Home India Politics Storm in Congress over YSR’s Telangana remarks

Storm in Congress over YSR’s Telangana remarks

By IANS

Hyderabad : Andhra Pradesh Chief Minister Y.S. Rajasekhara Reddy’s reported comment, ruling out creation of a separate Telangana state, has triggered a storm in the ruling Congress and caused Telangana protagonists to mount a scathing attack on him.

Former union minister and senior leader G. Venkatswamy and others termed the chief minister’s remarks as “shocking” and alleged that he was creating hurdles in the creation of a separate state.

Venkatswamy, who heads a group of senior leaders favouring separate statehood to Telangana, said with these remarks the chief minister stood “exposed” before the people.

He demanded a meeting of the Congress Working Committee (CWC) to discuss the issue of separate Telangana. He said he would write to Congress president Sonia Gandhi to bring to her notice the chief minister’s remarks.

YSR, as the chief minister is popularly known, denied he made any such comments during an interview to a Telugu daily.

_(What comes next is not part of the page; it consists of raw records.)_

**src/rtl/ppi_pkg.sv**
```systemverilog
package ppi_pkg;

  typedef enum logic [1:0] {
    SEL_A   = 2'd0,
    SEL_B   = 2'd1,
    SEL_C   = 2'd2,
    SEL_CTL = 2'd3
  } sel_e;

  typedef struct packed {
    logic [1:0] grpa_mode;
    logic       a_in;
    logic       cu_in;
    logic       grpb_mode;
    logic       b_in;
    logic       cl_in;
  } cfg_t;

  localparam cfg_t CFG_RESET = '{grpa_mode: 2'b00, a_in: 1'b1, cu_in: 1'b1,
                                 grpb_mode: 1'b0, b_in: 1'b1, cl_in: 1'b1};

endpackage

```
**src/rtl/ppi_ctrl.sv**
```systemverilog
module ppi_ctrl
  import ppi_pkg::*;
#(
  parameter int PORT_W = 8
) (
  input  logic              clk,
  input  logic              rst,
  input  logic              ctl_we,
  input  logic [7:0]        wdata,
  output cfg_t              cfg,
  output logic              mode_load,
  output logic [PORT_W-1:0] bsr_mask,
  output logic [PORT_W-1:0] bsr_val
);
  localparam int IDX_W = $clog2(PORT_W);

  logic [IDX_W-1:0] bit_idx;

  assign mode_load = ctl_we && wdata[7];
  assign bit_idx   = wdata[IDX_W:1];

  always_comb begin
    bsr_mask = '0;
    if (ctl_we && !wdata[7]) bsr_mask[bit_idx] = 1'b1;
    bsr_val = {PORT_W{wdata[0]}};
  end

  always_ff @(posedge clk) begin
    if (rst) begin
      cfg <= CFG_RESET;
    end else if (mode_load) begin
      cfg.grpa_mode <= wdata[6:5];
      cfg.a_in      <= wdata[4];
      cfg.cu_in     <= wdata[3];
      cfg.grpb_mode <= wdata[2];
      cfg.b_in      <= wdata[1];
      cfg.cl_in     <= wdata[0];
    end
  end
endmodule

```
**src/rtl/ppi_latch.sv**
```systemverilog
module ppi_latch #(
  parameter int W = 8
) (
  input  logic         clk,
  input  logic         rst,
  input  logic         clr,
  input  logic [W-1:0] mask,
  input  logic [W-1:0] val,
  output logic [W-1:0] q
);
  always_ff @(posedge clk) begin
    if (rst || clr) q <= '0;
    else            q <= (q & ~mask) | (val & mask);
  end
endmodule

```
**src/rtl/ppi_rdmux.sv**
```systemverilog
module ppi_rdmux
  import ppi_pkg::*;
#(
  parameter int PORT_W = 8
) (
  input  sel_e              sel,
  input  cfg_t              cfg,
  input  logic [PORT_W-1:0] a_q,
  input  logic [PORT_W-1:0] a_pin,
  input  logic [PORT_W-1:0] b_q,
  input  logic [PORT_W-1:0] b_pin,
  input  logic [PORT_W-1:0] c_q,
  input  logic [PORT_W-1:0] c_pin,
  output logic [PORT_W-1:0] rdata
);
  localparam int HALF = PORT_W / 2;

  logic [PORT_W-1:0] c_view;

  assign c_view = {cfg.cu_in ? c_pin[PORT_W-1:HALF] : c_q[PORT_W-1:HALF],
                   cfg.cl_in ? c_pin[HALF-1:0]      : c_q[HALF-1:0]};

  always_comb begin
    unique case (sel)
      SEL_A:   rdata = cfg.a_in ? a_pin : a_q;
      SEL_B:   rdata = cfg.b_in ? b_pin : b_q;
      SEL_C:   rdata = c_view;
      default: rdata = '0;
    endcase
  end
endmodule

```
**src/rtl/ppi_port_unit.sv**
```systemverilog
module ppi_port_unit
  import ppi_pkg::*;
#(
  parameter int PORT_W = 8
) (
  input  logic              clk,
  input  logic              rst,
  input  logic              cs_n,
  input  logic              rd_n,
  input  logic              wr_n,
  input  logic [1:0]        addr,
  input  logic [7:0]        d_in,
  output logic [7:0]        d_out,
  output logic              d_oe,
  input  logic [PORT_W-1:0] pa_in,
  output logic [PORT_W-1:0] pa_out,
  output logic [PORT_W-1:0] pa_oe,
  input  logic [PORT_W-1:0] pb_in,
  output logic [PORT_W-1:0] pb_out,
  output logic [PORT_W-1:0] pb_oe,
  input  logic [PORT_W-1:0] pc_in,
  output logic [PORT_W-1:0] pc_out,
  output logic [PORT_W-1:0] pc_oe
);
  localparam int HALF = PORT_W / 2;

  sel_e              sel;
  logic              wr_act;
  cfg_t              cfg;
  logic              mode_load;
  logic [PORT_W-1:0] bsr_mask, bsr_val;
  logic [PORT_W-1:0] a_mask, b_mask, c_mask, c_val;
  logic [1:0]        c_half_in;

  assign sel    = sel_e'(addr);
  assign wr_act = !cs_n && !wr_n;

  ppi_ctrl #(.PORT_W(PORT_W)) u_ctrl (
    .clk(clk), .rst(rst), .ctl_we(wr_act && sel == SEL_CTL), .wdata(d_in),
    .cfg(cfg), .mode_load(mode_load), .bsr_mask(bsr_mask), .bsr_val(bsr_val)
  );

  assign a_mask = (wr_act && sel == SEL_A) ? '1 : '0;
  assign b_mask = (wr_act && sel == SEL_B) ? '1 : '0;
  assign c_mask = (wr_act && sel == SEL_C) ? '1 : bsr_mask;
  assign c_val  = (wr_act && sel == SEL_C) ? d_in[PORT_W-1:0] : bsr_val;

  ppi_latch #(.W(PORT_W)) u_lat_a (
    .clk(clk), .rst(rst), .clr(mode_load), .mask(a_mask), .val(d_in[PORT_W-1:0]), .q(pa_out)
  );
  ppi_latch #(.W(PORT_W)) u_lat_b (
    .clk(clk), .rst(rst), .clr(mode_load), .mask(b_mask), .val(d_in[PORT_W-1:0]), .q(pb_out)
  );

  assign c_half_in = {cfg.cu_in, cfg.cl_in};

  for (genvar h = 0; h < 2; h++) begin : g_chalf
    ppi_latch #(.W(HALF)) u_lat_c (
      .clk(clk), .rst(rst), .clr(mode_load),
      .mask(c_mask[h*HALF +: HALF]), .val(c_val[h*HALF +: HALF]),
      .q(pc_out[h*HALF +: HALF])
    );
    assign pc_oe[h*HALF +: HALF] = {HALF{!c_half_in[h]}};
  end

  assign pa_oe = {PORT_W{!cfg.a_in}};
  assign pb_oe = {PORT_W{!cfg.b_in}};

  ppi_rdmux #(.PORT_W(PORT_W)) u_rdmux (
    .sel(sel), .cfg(cfg),
    .a_q(pa_out), .a_pin(pa_in), .b_q(pb_out), .b_pin(pb_in),
    .c_q(pc_out), .c_pin(pc_in), .rdata(d_out)
  );

  assign d_oe = !cs_n && !rd_n;
endmodule

```
**config.mk**
```make
export PLATFORM = sky130hd
export DESIGN_NAME = ppi_port_unit
export DESIGN_NICKNAME = d
export VERILOG_FILES = /design/src/rtl/ppi_pkg.sv /design/src/rtl/ppi_ctrl.sv /design/src/rtl/ppi_latch.sv /design/src/rtl/ppi_rdmux.sv /design/src/rtl/ppi_port_unit.sv
export SDC_FILE = /design/constraint.sdc
export NUM_CORES = 1
export LEC_CHECK = 0
export CORE_MARGIN = 2
export CORE_UTILIZATION = 36
export DETAILED_ROUTE_END_ITERATION = 10
export MAX_ROUTING_LAYER = met4
export PLACE_DENSITY = 0.77
export SKIP_LAST_GASP = 1
export SLEW_MARGIN = 0
export SYNTH_ARGS = -nofsm -noshare
export SYNTH_HDL_FRONTEND = slang
export SYNTH_SLANG_ARGS = --single-unit
```
**constraint.sdc**
```tcl
create_clock -name clk -period 1.3 [get_ports clk]
set_input_delay 0.13 -clock clk [delete_from_list [all_inputs] [get_ports clk]]
set_output_delay 0.13 -clock clk [all_outputs]
set_load 0.02 [all_outputs]
```
==> metrics.txt, run 1 <==
status=finished with violations; failing checks=setup timing; FF-to-FF setup slack=0.19 ns; Worst path depth=5; H-tree Lvls=1; f_max=0.644 GHz; Core ar.=0.00479 sq mm; Setup crit start kind=flop; vias in the first global route=1,929; CTS buffer count=3; synthesized area per cell=8.66 sq um; WL/cell=15.9 um; crit-path max cell delay=0.35 ns; dpl hpwl=4770 um; layout cells sized above 1=35.8%; max-cap violations=0; register area share after synthesis=30.8%; slowest CP cell=dfxtp_2; CP top delay family=flip-flops; PortBufs=95; largest net degree at the start of global routing=25; first-pass GRT wire length=9430 um; clk root buf=clkbuf_8; critical path endpoint category=output pin; multi-input logic area=0.00107 sq mm; die height=75.1 um; main area contributors after synthesis=dfxtp_1 (31%), mux2i_1 (18%), buf_4 (8.7%), nand2_1 (6.2%), a21oi_1 (4.4%); Syn Inst Count=210; hold_buf cts=0; Routed Antenna Nets=0; Pwr Total=2.20 mW; WP buf/inv=2; DRT Pass-1 Iters=4; die area=0.00563 sq mm; Finish-stage setup viols=16; leakage dissipation=1.52 nW; most common cell after layout, fill and taps aside=buf_4; cell taking the most area after synthesis=dfxtp_1; clk_lat worst skew=0.29 ns; Die Span X=75.1 um; most frequent cells in the layout=buf_4 (48), nand2_1 (30), clkdlybuf4s50_1 (30); pwr dens=706 mW/mm^2; clock tree from TritonCTS=done; syn_nets=249; ANT cells=0; Final GP Congestion=0.894; initial antenna violation count=0; fin. max-slew vios=0; Max clock buf depth=2; final wirelength=6270 um; FF-to-FF path depth=5; std cell rows=25; CTS Sinks=28; CP arrival=1.42 ns; Nets=367; Seq. cell area=567 sq um; final hold violation count=0; flops & latches, synth=28; fill cell count=425; Remaining Overflow, GRT=0; I/O pins=96; hold path depth=4; critical path cell sequence=buf_12 > mux2i_2 > o22a_1 > o21ai_1 > buf_2; slew margin rel.=81.1%; Initial Util=38.0%; # DRC=0; Synth Warn #=0; Req. time, crit path=1.17 ns; Worst-path clk slew=0.10 ns; Setup WS post-layout=-0.253 ns; peak supply drop=0.000565 V; via count=1,989; Starting DRT DRC Count=99; CP max FO=9; Hold/Removal Path Class=in2reg; vias per cell=5.05; share of the synthesized area in the top cell type=30.8%; Syn-to-layout area delta=71.1%; global-route usage over all layers=23.2%; Yosys cell types=31; RSZ-0062 raised after global routing=yes; type of the worst setup path=reg2out; crit share post-route=119%; Mapped Area=0.00182 sq mm; Worst Tran Pin Value=0.283 ns; Final Hold Slack=0.335 ns; min Tclk post-route=1.55 ns; Final Skew=0 ns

He said he only referred to the difficulties in creation of a separate state.

The newspaper quoted him as saying that it was not possible to create a separate Telangana by the 2009 elections and the party might consider the issue in 2014.

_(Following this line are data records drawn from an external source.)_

[config.mk]
export PLATFORM = sky130hd
export DESIGN_NAME = pm_evt_sci_ctrl
export DESIGN_NICKNAME = d
export VERILOG_FILES = /design/src/rtl/pm_evt_pkg.sv /design/src/rtl/pm_win_decode.sv /design/src/rtl/pm_timer.sv /design/src/rtl/pm_evt_status.sv /design/src/rtl/pm_evt_sci_ctrl.sv
export SDC_FILE = /design/constraint.sdc
export NUM_CORES = 1
export LEC_CHECK = 0
export ABC_AREA = 1
export ABC_CLOCK_PERIOD_IN_PS = 1830
export BUFFER_PORTS_ARGS = -buffer_cell sky130_fd_sc_hd__clkbuf_2
export CORE_UTILIZATION = 50
export CTS_BUF_LIST = sky130_fd_sc_hd__clkbuf_4 sky130_fd_sc_hd__clkbuf_8 sky130_fd_sc_hd__clkbuf_16
export DETAILED_ROUTE_END_ITERATION = 8
export PLACE_DENSITY = 0.79
export REMOVE_ABC_BUFFERS = 1
export SLEW_MARGIN = 25
export SYNTH_ARGS = -nofsm -noshare
export SYNTH_HDL_FRONTEND = slang
export SYNTH_SLANG_ARGS = --single-unit
[constraint.sdc]
create_clock -name clk -period 1.83 [get_ports clk]
set_clock_uncertainty 0.05 [all_clocks]
set_input_delay 0.183 -clock clk [delete_from_list [all_inputs] [get_ports clk]]
set_output_delay 0.183 -clock clk [all_outputs]
set_load 0.005 [all_outputs]
[src/rtl/pm_evt_pkg.sv]
package pm_evt_pkg;
   // register width and status bit positions
   localparam int REG_W      = 16;
   localparam int BIT_TMR    = 0;
   localparam int BIT_GLBL   = 5;
   localparam int BIT_PWRBTN = 8;
   localparam int BIT_RTC    = 10;
   localparam int N_EVT      = 3;

   localparam logic [REG_W-1:0] EVT_MASK =
      REG_W'((1 << BIT_TMR) | (1 << BIT_GLBL) | (1 << BIT_PWRBTN) | (1 << BIT_RTC));

   // byte offsets inside the window
   localparam int OFS_STS = 'h00;
   localparam int OFS_EN  = 'h02;
   localparam int OFS_CTL = 'h04;
   localparam int OFS_TMR = 'h08;

   typedef enum logic [2:0] {
      SEL_NONE,
      SEL_STS,
      SEL_EN,
      SEL_CTL,
      SEL_TMR
   } reg_sel_e;

   // external event index -> status bit position
   function automatic int evt_pos(input int idx);
      case (idx)
         0:       return BIT_PWRBTN;
         1:       return BIT_RTC;
         default: return BIT_GLBL;
      endcase
   endfunction
endpackage

[src/rtl/pm_win_decode.sv]
module pm_win_decode
   import pm_evt_pkg::*;
#(
   parameter int ADDR_W  = 16,
   parameter int WIN_LG2 = 6
) (
   input  logic [ADDR_W-1:WIN_LG2] base_hi,
   input  logic                    win_on,
   input  logic [ADDR_W-1:0]       addr,
   output logic                    hit,
   output reg_sel_e                sel
);
   logic [WIN_LG2-1:0] ofs;

   assign ofs = addr[WIN_LG2-1:0];
   assign hit = win_on && (addr[ADDR_W-1:WIN_LG2] == base_hi);

   always_comb begin
      if      (ofs == WIN_LG2'(OFS_STS)) sel = SEL_STS;
      else if (ofs == WIN_LG2'(OFS_EN))  sel = SEL_EN;
      else if (ofs == WIN_LG2'(OFS_CTL)) sel = SEL_CTL;
      else if (ofs == WIN_LG2'(OFS_TMR)) sel = SEL_TMR;
      else                               sel = SEL_NONE;
   end
endmodule

[src/rtl/pm_timer.sv]
module pm_timer #(
   parameter int TMR_W = 24
) (
   input  logic             clk,
   input  logic             rst_n,
   output logic [TMR_W-1:0] cnt,
   output logic             msb_flip
);
   logic [TMR_W-1:0] cnt_q;
   logic [TMR_W-1:0] cnt_nxt;

   assign cnt_nxt  = cnt_q + TMR_W'(1);
   assign msb_flip = cnt_nxt[TMR_W-1] ^ cnt_q[TMR_W-1];
   assign cnt      = cnt_q;

   always_ff @(posedge clk or negedge rst_n) begin
      if (!rst_n) cnt_q <= '0;
      else        cnt_q <= cnt_nxt;
   end
endmodule

[src/rtl/pm_evt_status.sv]
module pm_evt_status
   import pm_evt_pkg::*;
(
   input  logic             clk,
   input  logic             rst_n,
   input  logic [N_EVT-1:0] evt_in,
   input  logic             tmr_flip,
   input  logic             wr_sts,
   input  logic             wr_en,
   input  logic [REG_W-1:0] wdata,
   output logic [REG_W-1:0] sts_q,
   output logic [REG_W-1:0] en_q
);
   logic [N_EVT-1:0] evt_rise;
   logic [REG_W-1:0] set_vec;
   logic [REG_W-1:0] clr_vec;

   for (genvar g = 0; g < N_EVT; g++) begin : g_edge
      logic prev_q;
      always_ff @(posedge clk or negedge rst_n) begin
         if (!rst_n) prev_q <= 1'b0;
         else        prev_q <= evt_in[g];
      end
      assign evt_rise[g] = evt_in[g] & ~prev_q;
   end

   always_comb begin
      set_vec = '0;
      for (int i = 0; i < N_EVT; i++) begin
         if (evt_rise[i]) set_vec[evt_pos(i)] = 1'b1;
      end
      // timer event armed only while its enable is set
      if (tmr_flip && en_q[BIT_TMR]) set_vec[BIT_TMR] = 1'b1;
   end

   assign clr_vec = wr_sts ? (wdata & EVT_MASK) : '0;

   always_ff @(posedge clk or negedge rst_n) begin
      if (!rst_n) begin
         sts_q <= '0;
         en_q  <= '0;
      end else begin
         sts_q <= (sts_q & ~clr_vec) | set_vec;
         if (wr_en) en_q <= wdata & EVT_MASK;
      end
   end
endmodule

[src/rtl/pm_evt_sci_ctrl.sv]
module pm_evt_sci_ctrl
   import pm_evt_pkg::*;
#(
   parameter int ADDR_W   = 16,
   parameter int DATA_W   = 32,
   parameter int CFG_W    = 32,
   parameter int CFG_EN_W = 8,
   parameter int WIN_LG2  = 6,
   parameter int TMR_W    = 24
) (
   input  logic                clk,
   input  logic                rst_n,
   input  logic [CFG_W-1:0]    cfg_base,
   input  logic [CFG_EN_W-1:0] cfg_en,
   input  logic [ADDR_W-1:0]   io_addr,
   input  logic                io_wr,
   input  logic                io_rd,
   input  logic [DATA_W-1:0]   io_wdata,
   output logic [DATA_W-1:0]   io_rdata,
   input  logic                evt_pwrbtn,
   input  logic                evt_rtc,
   input  logic                evt_glbl,
   output logic                sci
);
   // elaboration-time parameter checks
   if (TMR_W < 2 || TMR_W > DATA_W) begin : g_bad_tmr
      $error("TMR_W must be in 2..DATA_W");
   end
   if (DATA_W <= REG_W) begin : g_bad_data
      $error("DATA_W must exceed the register width");
   end
   if (WIN_LG2 < 4 || ADDR_W <= WIN_LG2) begin : g_bad_win
      $error("window must hold offset 0x08 and fit the address");
   end
   if (CFG_W <= ADDR_W || CFG_EN_W < 2) begin : g_bad_cfg
      $error("configuration inputs too narrow");
   end

   logic             hit;
   reg_sel_e         sel;
   logic             wr_sts, wr_en, wr_ctl;
   logic [REG_W-1:0] sts_q, en_q, ctl_q;
   logic [TMR_W-1:0] tmr_cnt;
   logic             tmr_flip;
   logic             unused_bits;

   assign unused_bits = ^{cfg_base[CFG_W-1:ADDR_W], cfg_base[WIN_LG2-1:0],
                          cfg_en[CFG_EN_W-1:1], io_wdata[DATA_W-1:REG_W]};

   pm_win_decode #(.ADDR_W(ADDR_W), .WIN_LG2(WIN_LG2)) u_dec (
      .base_hi (cfg_base[ADDR_W-1:WIN_LG2]),
      .win_on  (cfg_en[0]),
      .addr    (io_addr),
      .hit     (hit),
      .sel     (sel)
   );

   assign wr_sts = io_wr && hit && (sel == SEL_STS);
   assign wr_en  = io_wr && hit && (sel == SEL_EN);
   assign wr_ctl = io_wr && hit && (sel == SEL_CTL);

   pm_timer #(.TMR_W(TMR_W)) u_tmr (
      .clk      (clk),
      .rst_n    (rst_n),
      .cnt      (tmr_cnt),
      .msb_flip (tmr_flip)
   );

   pm_evt_status u_sts (
      .clk      (clk),
      .rst_n    (rst_n),
      .evt_in   ({evt_glbl, evt_rtc, evt_pwrbtn}),
      .tmr_flip (tmr_flip),
      .wr_sts   (wr_sts),
      .wr_en    (wr_en),
      .wdata    (io_wdata[REG_W-1:0]),
      .sts_q    (sts_q),
      .en_q     (en_q)
   );

   always_ff @(posedge clk or negedge rst_n) begin
      if (!rst_n)      ctl_q <= '0;
      else if (wr_ctl) ctl_q <= io_wdata[REG_W-1:0];
   end

   always_ff @(posedge clk or negedge rst_n) begin
      if (!rst_n) begin
         io_rdata <= '0;
      end else if (io_rd && hit) begin
         case (sel)
            SEL_STS: io_rdata <= DATA_W'(sts_q);
            SEL_EN:  io_rdata <= DATA_W'(en_q);
            SEL_CTL: io_rdata <= DATA_W'(ctl_q);
            SEL_TMR: io_rdata <= DATA_W'(tmr_cnt);
            default: io_rdata <= '0;
         endcase
      end else begin
         io_rdata <= '0;
      end
   end

   // level interrupt from the four defined enabled events
   assign sci = |(sts_q & en_q & EVT_MASK);
endmodule

==> results.md <==
- Total track usage: 0.2284
- F_max: 587.4 MHz
- RSZ-0062 raised after global routing: no
- Static Leak: 2.384 nW
- Mux cell area share after synthesis: 0
- DRC Markers: 0
- Final layout net count: a little over 600
- Clk slew on worst S/H paths: 0.08 ns
- Worst setup startpoint: u_tmr.cnt[0]$_DFF_PN0_
- PwrDens: roughly 710 nW/um^2
- Hold Startpoint: io_wdata[11]
- Post-Synth Adder-Cell Area: 0.003372
- Total wire length: approximately 8000 um
- Distinct cell type count after synthesis: 30
- CP Cell Sequence: ha_1 -> inv_1 -> nor2_2 -> nand2_2 -> nor2_2 -> nand2_1 -> nor2_4 -> nand4_1 -> xor2_1
- Routed len/inst: ~13 um
- Layout cell share with drive strength beyond 1: 0.2298
- Main combinational cell family by area after synthesis: simple AND/OR/NAND/NOR gates
- Max Slew Vio Count: 0
- Critical Path Slowest Stage Cell: dfrtp_1
- Final Wtd Congestion: about 0.92
- Worst Path Max Fanout: 3
- Largest net degree at the start of global routing: 61
- First-pass GRT wire length: 13,460 um
- Register area share after synthesis: 0.5057
- Family with the most delay on the worst path: simple AND/OR/NAND/NOR gates
- Remaining Overflow, GRT: 0
- CP max stage delay: approximately 0.4 ns
- Postcts setup bufs: 0
- Clk_lat worst skew: 0.35 ns
- Root Driver: clkbuf_8
- DR vias/cell: 5.106
- ANT nets after route: 0
- Initial core utilization: 0.5144
- Reg-to-Reg Start: u_tmr.cnt[0]$_DFF_PN0_
- Post-synth top area share: 0.5057
- Post-synth ARST share: 1.000
- Ys flop type: dfrtp_1
- Period Utilization, post-route: 0.9303
- Finished Core Util: 0.6153
- XOR/XNOR Fraction of Synth Area: 0.04720
- Cells after Synth: about 440
- Dpl cells: just over 600
- Complex-gate fraction of the synthesized area: 0.05664
- Simple-gate share of the synthesized area: 0.2812
- #FFs+latches synth: 75
- Initial antenna violation count: 0
- Kind of critical path: reg -> reg
- Synth Cell Area: around 3700 sq um
- Die area: 7770 sq um
- Worst EP required: a little over 2 ns
- CTS max path bufs: 2
- H-Tree Depth: 3
- Cell mode on critical path: nor2_2
- # fillers: 674
- Vias in the first global route: about 3,200
- FP Rows: 31
- CP arrival: around 1.9 ns
- Overall power: roughly 0.0031 W
- Fin cells: 630
- Ys Warns: 0
- Number of DRC markers in iteration 0: between 150 and 200
- Core area: about 7000 sq um
- Setup TNS: 0 ns
- Final setup vio count: 0
- Worst path bufs/invs: 1
- HPWL Detailed: just under 6000 um
- Final min period: 1.702 ns
- Synth area leaders: dfrtp_1 (51%), nand2_1 (12%), inv_1 (7.1%), nand4_1 (7.1%), xor2_1 (4.7%)
- Sink Count: 75
- Synth area leader: dfrtp_1
- N_diodes: 0
- Fin. Hold Viols: 0
- Io pins: ~130
- Port bufs: 74
- Hold crit path type: in -> reg
- Die Ht: around 88 um
- Run status: complete, no violations
- CTS tree: built
- CTS buffer count: 9
- Die extent in x: around 88 um
- Via count: about 3,200
- Max cap viols: 0
- Synth-to-Final Area Change: 19.62%
- Mean Syn Cell Area: about 8.4 sq um
- Worst setup SP type: flop
- TritonRoute pass-1 iters: 4
- Post-synth EDFFs: 0
- VDD IR max: roughly 0.00036 V
- Crit end category: flop
-- layer usage --
layer,vias up,routed length [um],GRT usage
li1,1571,-,-
met1,1536,3381,0.2765
met2,93,4019,0.3961
met3,17,387,0.03487
met4,0,186,0.1173
met5,-,0,0
-- cells by family (layout without fill, tap and decap cells) --
logic type,count (synthesis),count (layout)
buffers and inverters,92,174
adder cells (fa/ha/maj),1,1
AO/OA/AOI/OAI,32,32
AND/OR/NAND/NOR,221,221
other,1,8
XOR/XNOR,20,20
flip-flops,75,75
-- report_power, final --
group	leakage, nW	internal [W]	total [W]	switching, W
combinational	1.27	0.0000800	0.000212	0.000132
sequential	1.01	0.00166	0.00166	0.00000106
clock	0.104	0.000656	0.00127	0.000613
total	2.38	0.00240	0.00314	0.000745
-- registers in the layout, indices dropped and copies added, names as in the netlist --
signal / count
u_tmr.cnt: 24
u_sts.en_q: 4
u_sts.sts_q: 4
ctl_q: 16
u_sts.g_edge.prev_q: 3
io_rdata: 24
-- cell usage in the layout (no fill, tap or decap), drive strengths merged --
cell	count
nand2	116
clkbuf	84
dfrtp	75
inv	71
nand4	42
nor2	35
xor2	20
nand3	15
a21oi	15
nor3	12
buf	10
conb	8
o22ai	4
a211oi	4
o21bai	4
dlygate4sd3	4
o21ai	4
clkinv	4
nor4	1
a21boi	1
ha	1
bufinv	1
-- layout make-up --
type	instances	area, sq um	area share
clock buffers	11	138.9	0.03129
clock inverters	5	53.80	0.01212
inverters	71	266.5	0.06003
multi-input cells	282	1476	0.3326
flip-flops and latches	75	1877	0.4228
well taps	99	123.9	0.02790
repair buffers	87	503.0	0.1133
-- worst register-to-register path: stages, from the launching register on --
cell and delay (ns):
dfrtp_1 0.39, ha_1 0.20, inv_1 0.06, nor2_2 0.15, nand2_2 0.10, nor2_2 0.12
nand2_1 0.13, nor2_4 0.13, nand4_1 0.11, xor2_1 0.16
-- repair_timing --
action	CTS	global route
setup endpoints to repair	0	2
resized for setup	0	1
endpoints found under the hold margin	21	0
hold buffers	4	0
-- cell usage after synthesis (all sizes together), types with 7 or more instances --
cell type,number
a21oi,15
clkbuf,7
inv,71
dfrtp,75
nor2,35
buf,14
xor2,20
nand4,42
nor3,12
nand2,116
nand3,15
-- metrics by stage --
step / hold WS, ns / setup slack (ns) / instance area, sq um
floorplan: -0.1626 / 0.06968 / 3615
global placement: 0.06191 / 0.1819 / 4202
detailed placement: 0.05997 / 0.1063 / 4202
CTS: 0.002192 / 0.09790 / 4434
global route: 0.02538 / 0.008326 / 4439
finish: 0.006986 / 0.1275 / 4439
-- final timing paths --
check	cells after the start	slack (ns)	to
min in group asynchronous	2	0.21	ctl_q[14]$_DFFE_PN0P_
max in group asynchronous	3	0.88	u_sts.en_q[5]$_DFFE_PN0P_
worst min register to register	2	0.43	u_sts.en_q[5]$_DFFE_PN0P_
worst max-delay path	9	0.13	u_tmr.cnt[18]$_DFF_PN0_
worst min-delay path	3	0.007	ctl_q[11]$_DFFE_PN0P_
worst max register to register	9	0.13	u_tmr.cnt[18]$_DFF_PN0_
Power figures use the tool's default switching activity.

Congress parliamentarian from Nizamabad and central leader Madhu Yaskhi also took strong exception to the chief minister’s comments.

Yaskhi, secretary of the All India Congress Committee (AICC), told newsmen here Tuesday that he with other leaders from Telangana would take up the matter with Sonia Gandhi during their meeting on Jan 28.

Yaskhi, who played a key role recently in forming a group of senior party leaders to step up efforts to achieve a separate state, said such comments were encouraging anti-Telangana ministers to make statements, belittling Telangana and its leaders.

He said the central leadership of the party was being misled on the issue.

“Some forces have hatched a conspiracy against Telangana. They are deliberately making such comments and misleading the party leadership,” Yaskhi said without naming anyone.

Congress president Sonia Gandhi would take the final decision on the issue, he said. “All leaders, including the chief minister, will have to abide by the decision,” he added.

“What is shocking to me is that the state leadership is working in a way to challenge the central leadership,” Yakshi said.

Telangana Rashtra Samiti (TRS), which is fighting for a separate Telangana, has launched a bitter attack on the chief minister.

TRS chief K. Chandrasekhara Rao termed YSR as “traitor”, and said people would teach him and the Congress a lesson in next year’s election.

TRS activists took to the streets in various cities to protest the chief minister’s remarks. Its students’ wing took out a mock funeral procession of YSR on the campus of Osmania University here. The party activists also staged a demonstration in Nalgonda and blocked the convoy of state minister G. Chinna Reddy.

YSR’s comments came amid serious bickering within the ruling party over the issue. Despite the directive of the Congress central leadership to leaders not to make statements over the issue, those from Andhra and Telangana are involved in a bitter war of words.

Congress MP from Vijayawada L. Rajagopal and Minister M. Mareppa are targeting Yaskhi and others. Rajagopal, an industrialist with vast business interests in Hyderabad, has stated that he was ready to fight from any constituency in Telangana to prove that there was no public support to the cause of a separate state.

The demand for separate statehood to Telangana, comprising Hyderabad and nine other districts of the region, is over four decades old. The movement was revived by the TRS in 2000.

The issue was back at the centre-stage early this month when the Congress central leadership stated that it was mulling a second States Reorganisation Commission (SRC) to look into the demands for separate states, including Telangana and Vidarbha.

The TRS and BJP and Telangana leaders within the Congress party opposed the proposal on the ground that this would delay the process of state formation.